=== Begin Enclosure ===

--- src/hw/rtl/swfc_pkg.sv ---
// Shared types and constants for the sliding window frame cache tag engine.
// Used by swfc_cell and sliding_window_frame_cache_top; depends on nothing.
`default_nettype none

package swfc_pkg;

   localparam int FRAME_W    = 24;
   localparam int CENTER_W   = 25;
   localparam int CYCLE_W    = 8;
   localparam int TAG_W      = 26;
   localparam int DIST_W     = TAG_W + 1;
   localparam int REQ_DATA_W = ((CENTER_W + FRAME_W + 7) / 8) * 8;
   localparam int CSR_IDX_W  = 2;
   localparam int CSR_DATA_W = FRAME_W;

   typedef logic signed [TAG_W-1:0] tag_type;

   localparam tag_type EMPTY_TAG = tag_type'(-20);

   localparam logic [CSR_IDX_W-1:0] CSR_WINDOW_MODE  = 2'd0;
   localparam logic [CSR_IDX_W-1:0] CSR_CYCLE_LENGTH = 2'd1;
   localparam logic [CSR_IDX_W-1:0] CSR_CLIP_FRAMES  = 2'd2;

   // Flags of the token that walks the cell chain.
   typedef struct packed {
      logic go;
      logic found;
      logic hit;
      logic fetched;
   } swfc_tok_type;

   // Broadcast controls from the sequencer to every cell.
   typedef struct packed {
      logic retag;
      logic clear;
   } swfc_ctl_type;

endpackage

`default_nettype wire

--- src/hw/rtl/swfc_cell.sv ---
// One slot of the tag ring: holds the slot tag and valid bit and processes the
// token passed from its left neighbor. Depends on swfc_pkg.
`default_nettype none

module swfc_cell #(
   parameter int DEPTH = 16,
   parameter int IDX   = 0,
   localparam int SLOT_W = $clog2(DEPTH)
) (
   input  wire logic                  clock,
   input  wire logic                  reset,
   input  wire swfc_pkg::swfc_ctl_type ctl,
   input  wire swfc_pkg::tag_type     first,
   input  wire swfc_pkg::tag_type     want,
   input  wire logic [SLOT_W-1:0]     origin,
   input  wire swfc_pkg::swfc_tok_type tok_prev,
   input  wire swfc_pkg::tag_type     f_prev,
   input  wire logic [SLOT_W-1:0]     idx_prev,
   output swfc_pkg::swfc_tok_type     tok_out,
   output swfc_pkg::tag_type          f_out,
   output logic [SLOT_W-1:0]          idx_out
);
   import swfc_pkg::*;

   localparam int OW = SLOT_W + 2;

   tag_type               tag_ff, tag_in;
   logic                  valid_ff, valid_in;
   swfc_tok_type          tok_ff, tok_in;
   tag_type               f_ff, f_in;
   logic [SLOT_W-1:0]     idx_ff, idx_in;

   tag_type               f_here;
   logic signed [DIST_W-1:0] tag_gap;
   logic                  in_win;
   logic signed [OW-1:0]  org_raw, org_fix;

   always_comb begin
      // The ring position counter restarts at the window start on the origin slot.
      f_here  = (SLOT_W'(IDX) == origin) ? first : f_prev;
      tag_gap = DIST_W'(tag_ff) - DIST_W'(first);
      in_win  = !tag_gap[DIST_W-1] && (tag_gap <= DIST_W'(DEPTH));
      org_raw = OW'(IDX) - OW'(tag_gap);
      org_fix = org_raw[OW-1] ? org_raw + OW'(DEPTH) : org_raw;

      tok_in   = tok_prev;
      f_in     = f_here + tag_type'(1);
      idx_in   = idx_prev;
      tag_in   = tag_ff;
      valid_in = valid_ff;

      if (ctl.clear) begin
         tag_in   = EMPTY_TAG;
         valid_in = 1'b0;
      end else if (tok_prev.go) begin
         if (!ctl.retag) begin
            // All valid tags follow the old origin, so any match in the window
            // yields the same new origin.
            if (!tok_prev.found && valid_ff && in_win) begin
               tok_in.found = 1'b1;
               idx_in       = org_fix[SLOT_W-1:0];
            end
         end else begin
            if (f_here == want) begin
               if (valid_ff && (tag_ff == f_here)) begin
                  tok_in.hit = 1'b1;
               end else begin
                  tag_in         = f_here;
                  valid_in       = 1'b1;
                  tok_in.fetched = 1'b1;
               end
               idx_in = SLOT_W'(IDX);
            end else if (tag_ff != f_here) begin
               tag_in   = f_here;
               valid_in = 1'b0;
            end
         end
      end
   end

   always_ff @(posedge clock) begin
      if (reset) begin
         tok_ff   <= '0;
         tag_ff   <= EMPTY_TAG;
         valid_ff <= 1'b0;
      end else begin
         tok_ff   <= tok_in;
         tag_ff   <= tag_in;
         valid_ff <= valid_in;
      end
   end

   always_ff @(posedge clock) begin
      f_ff   <= f_in;
      idx_ff <= idx_in;
   end

   assign tok_out = tok_ff;
   assign f_out   = f_ff;
   assign idx_out = idx_ff;

endmodule

`default_nettype wire

--- src/hw/rtl/sliding_window_frame_cache_top.sv ---
// Sliding window frame cache tag engine, top level (uses swfc_pkg and swfc_cell).
// A ring of DEPTH cells holds slot tags and valid bits. One request transaction
// is processed at a time: a check cycle for the center frame, then a token walks
// the cell chain twice, once to find the new ring origin (the ring is cleared if
// no valid slot lies in the window) and once to re-tag every slot. A bad center
// goes straight from the check to the response. The response is held in an output
// register, and req_tready is high only while the engine is idle. Configuration
// writes must be issued only while no request is in flight.
`default_nettype none

module sliding_window_frame_cache_top #(
   parameter int DEPTH = 16,
   localparam int SLOT_W     = $clog2(DEPTH),
   localparam int RSP_DATA_W = ((swfc_pkg::FRAME_W + SLOT_W + 7) / 8) * 8
) (
   input  wire logic                              clock,
   input  wire logic                              reset,
   // Request: [24:0] center_frame (signed), [48:25] req_frame
   input  wire logic                              req_tvalid,
   output logic                                   req_tready,
   input  wire logic [swfc_pkg::REQ_DATA_W-1:0]   req_tdata,
   // Response data: [23:0] fetch_index, then slot_index
   output logic                                   rsp_tvalid,
   input  wire logic                              rsp_tready,
   output logic [RSP_DATA_W-1:0]                  rsp_tdata,
   // Response user: [0] bad_center, [1] hit, [2] need_fetch, [3] stored
   output logic [3:0]                             rsp_tuser,
   input  wire logic                              csr_wen,
   input  wire logic [swfc_pkg::CSR_IDX_W-1:0]    csr_index,
   input  wire logic [swfc_pkg::CSR_DATA_W-1:0]   csr_wdata
);
   import swfc_pkg::*;

   typedef enum logic [2:0] {
      ST_IDLE,
      ST_CHECK,
      ST_SCAN,
      ST_RETAG,
      ST_DONE
   } state_type;

   typedef struct packed {
      logic stored;
      logic need_fetch;
      logic hit;
      logic bad_center;
   } rsp_flags_type;

   state_type                   state_ff;
   logic                        mode_ff;
   logic [CYCLE_W-1:0]          cycle_ff;
   logic [FRAME_W-1:0]          clip_ff;
   logic signed [CENTER_W-1:0]  center_ff;
   logic [FRAME_W-1:0]          want_ff;
   tag_type                     first_ff;
   logic [SLOT_W-1:0]           origin_ff;
   logic                        head_go_ff;
   rsp_flags_type               res_flags_ff;
   logic [FRAME_W-1:0]          res_fetch_ff;
   logic [SLOT_W-1:0]           res_slot_ff;
   logic                        rsp_tvalid_ff;
   rsp_flags_type               rsp_flags_ff;
   logic [FRAME_W-1:0]          rsp_fetch_ff;
   logic [SLOT_W-1:0]           rsp_slot_ff;

   swfc_ctl_type                ctl;
   swfc_tok_type                tok_chain [DEPTH+1];
   tag_type                     f_chain   [DEPTH+1];
   logic [SLOT_W-1:0]           idx_chain [DEPTH+1];
   tag_type                     want_tag;
   tag_type                     center_tag;
   logic                        bad;
   swfc_tok_type                tail;

   assign want_tag   = tag_type'(want_ff);
   assign center_tag = tag_type'(center_ff);
   assign bad        = center_ff[CENTER_W-1] || (center_ff[FRAME_W-1:0] >= clip_ff);
   assign tail       = tok_chain[DEPTH];

   assign ctl.retag = (state_ff == ST_RETAG);
   assign ctl.clear = (state_ff == ST_SCAN) && tail.go && !tail.found;

   assign tok_chain[0] = '{go: head_go_ff, found: 1'b0, hit: 1'b0, fetched: 1'b0};
   // Cell 0 sits DEPTH - origin positions past the window start.
   assign f_chain[0]   = first_ff + tag_type'(DEPTH) - tag_type'(origin_ff);
   assign idx_chain[0] = '0;

   for (genvar k = 0; k < DEPTH; k++) begin : g_cell
      swfc_cell #(
         .DEPTH (DEPTH),
         .IDX   (k)
      ) u_cell (
         .clock    (clock),
         .reset    (reset),
         .ctl      (ctl),
         .first    (first_ff),
         .want     (want_tag),
         .origin   (origin_ff),
         .tok_prev (tok_chain[k]),
         .f_prev   (f_chain[k]),
         .idx_prev (idx_chain[k]),
         .tok_out  (tok_chain[k+1]),
         .f_out    (f_chain[k+1]),
         .idx_out  (idx_chain[k+1])
      );
   end

   always_ff @(posedge clock) begin
      if (reset) begin
         mode_ff  <= 1'b0;
         cycle_ff <= CYCLE_W'(5);
         clip_ff  <= FRAME_W'(1);
      end else if (csr_wen) begin
         unique case (csr_index)
            CSR_WINDOW_MODE:  mode_ff  <= csr_wdata[0];
            CSR_CYCLE_LENGTH: cycle_ff <= csr_wdata[CYCLE_W-1:0];
            CSR_CLIP_FRAMES:  clip_ff  <= csr_wdata;
            default: ;
         endcase
      end
   end

   always_ff @(posedge clock) begin
      if (reset) begin
         state_ff      <= ST_IDLE;
         origin_ff     <= '0;
         head_go_ff    <= 1'b0;
         rsp_tvalid_ff <= 1'b0;
      end else begin
         // A token is launched after a good center check and after the origin walk.
         head_go_ff    <= ((state_ff == ST_CHECK) && !bad) ||
                          ((state_ff == ST_SCAN) && tail.go);
         rsp_tvalid_ff <= (state_ff == ST_DONE) || (rsp_tvalid_ff && !rsp_tready);
         unique case (state_ff)
            ST_IDLE: begin
               if (req_tvalid) begin
                  center_ff <= req_tdata[CENTER_W-1:0];
                  want_ff   <= req_tdata[CENTER_W+FRAME_W-1:CENTER_W];
                  state_ff  <= ST_CHECK;
               end
            end
            ST_CHECK: begin
               if (bad) begin
                  res_flags_ff <= '{stored: 1'b0, need_fetch: 1'b0, hit: 1'b0,
                                    bad_center: 1'b1};
                  res_fetch_ff <= '0;
                  res_slot_ff  <= '0;
                  state_ff     <= ST_DONE;
               end else begin
                  first_ff <= mode_ff
                     ? center_tag - tag_type'(cycle_ff) - tag_type'(1)
                     : center_tag - tag_type'(DEPTH / 2);
                  state_ff <= ST_SCAN;
               end
            end
            ST_SCAN: begin
               if (tail.go) begin
                  origin_ff <= tail.found ? idx_chain[DEPTH] : '0;
                  state_ff  <= ST_RETAG;
               end
            end
            ST_RETAG: begin
               if (tail.go) begin
                  if (tail.fetched) begin
                     res_flags_ff <= '{stored: 1'b1, need_fetch: 1'b1, hit: 1'b0,
                                       bad_center: 1'b0};
                     res_fetch_ff <= (want_ff >= clip_ff) ? clip_ff - FRAME_W'(1) : want_ff;
                     res_slot_ff  <= idx_chain[DEPTH];
                  end else if (tail.hit) begin
                     res_flags_ff <= '{stored: 1'b0, need_fetch: 1'b0, hit: 1'b1,
                                       bad_center: 1'b0};
                     res_fetch_ff <= '0;
                     res_slot_ff  <= idx_chain[DEPTH];
                  end else begin
                     res_flags_ff <= '{stored: 1'b0, need_fetch: 1'b1, hit: 1'b0,
                                       bad_center: 1'b0};
                     res_fetch_ff <= want_ff;
                     res_slot_ff  <= '0;
                  end
                  state_ff <= ST_DONE;
               end
            end
            ST_DONE: begin
               if (!rsp_tvalid_ff || rsp_tready) begin
                  rsp_flags_ff <= res_flags_ff;
                  rsp_fetch_ff <= res_fetch_ff;
                  rsp_slot_ff  <= res_slot_ff;
                  state_ff     <= ST_IDLE;
               end
            end
            default: state_ff <= ST_IDLE;
         endcase
      end
   end

   assign req_tready = (state_ff == ST_IDLE);
   assign rsp_tvalid = rsp_tvalid_ff;
   assign rsp_tdata  = RSP_DATA_W'({rsp_slot_ff, rsp_fetch_ff});
   assign rsp_tuser  = rsp_flags_ff;

   a_bad_alone: assert property (@(posedge clock) disable iff (reset)
      rsp_tvalid_ff && rsp_flags_ff.bad_center |->
         !rsp_flags_ff.hit && !rsp_flags_ff.need_fetch && !rsp_flags_ff.stored)
      else $error("bad center response carries other flags");

   a_hit_or_fetch: assert property (@(posedge clock) disable iff (reset)
      rsp_tvalid_ff |-> !(rsp_flags_ff.hit && rsp_flags_ff.need_fetch))
      else $error("response is both a hit and a fetch");

   a_stored_fetch: assert property (@(posedge clock) disable iff (reset)
      rsp_tvalid_ff && rsp_flags_ff.stored |-> rsp_flags_ff.need_fetch)
      else $error("stored response without fetch");

   a_token_phase: assert property (@(posedge clock) disable iff (reset)
      tail.go |-> (state_ff == ST_SCAN) || (state_ff == ST_RETAG))
      else $error("token left the chain outside a walk");

   a_clear_origin: assert property (@(posedge clock) disable iff (reset)
      ctl.clear |=> (origin_ff == '0) && (state_ff == ST_RETAG))
      else $error("ring clear did not reset the origin");

endmodule

`default_nettype wire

=== End Enclosure ===

PROBLEM DETAILS: On how many lines of the data does "disable" appear? Give only that number.

EXERCISE RESULT: 5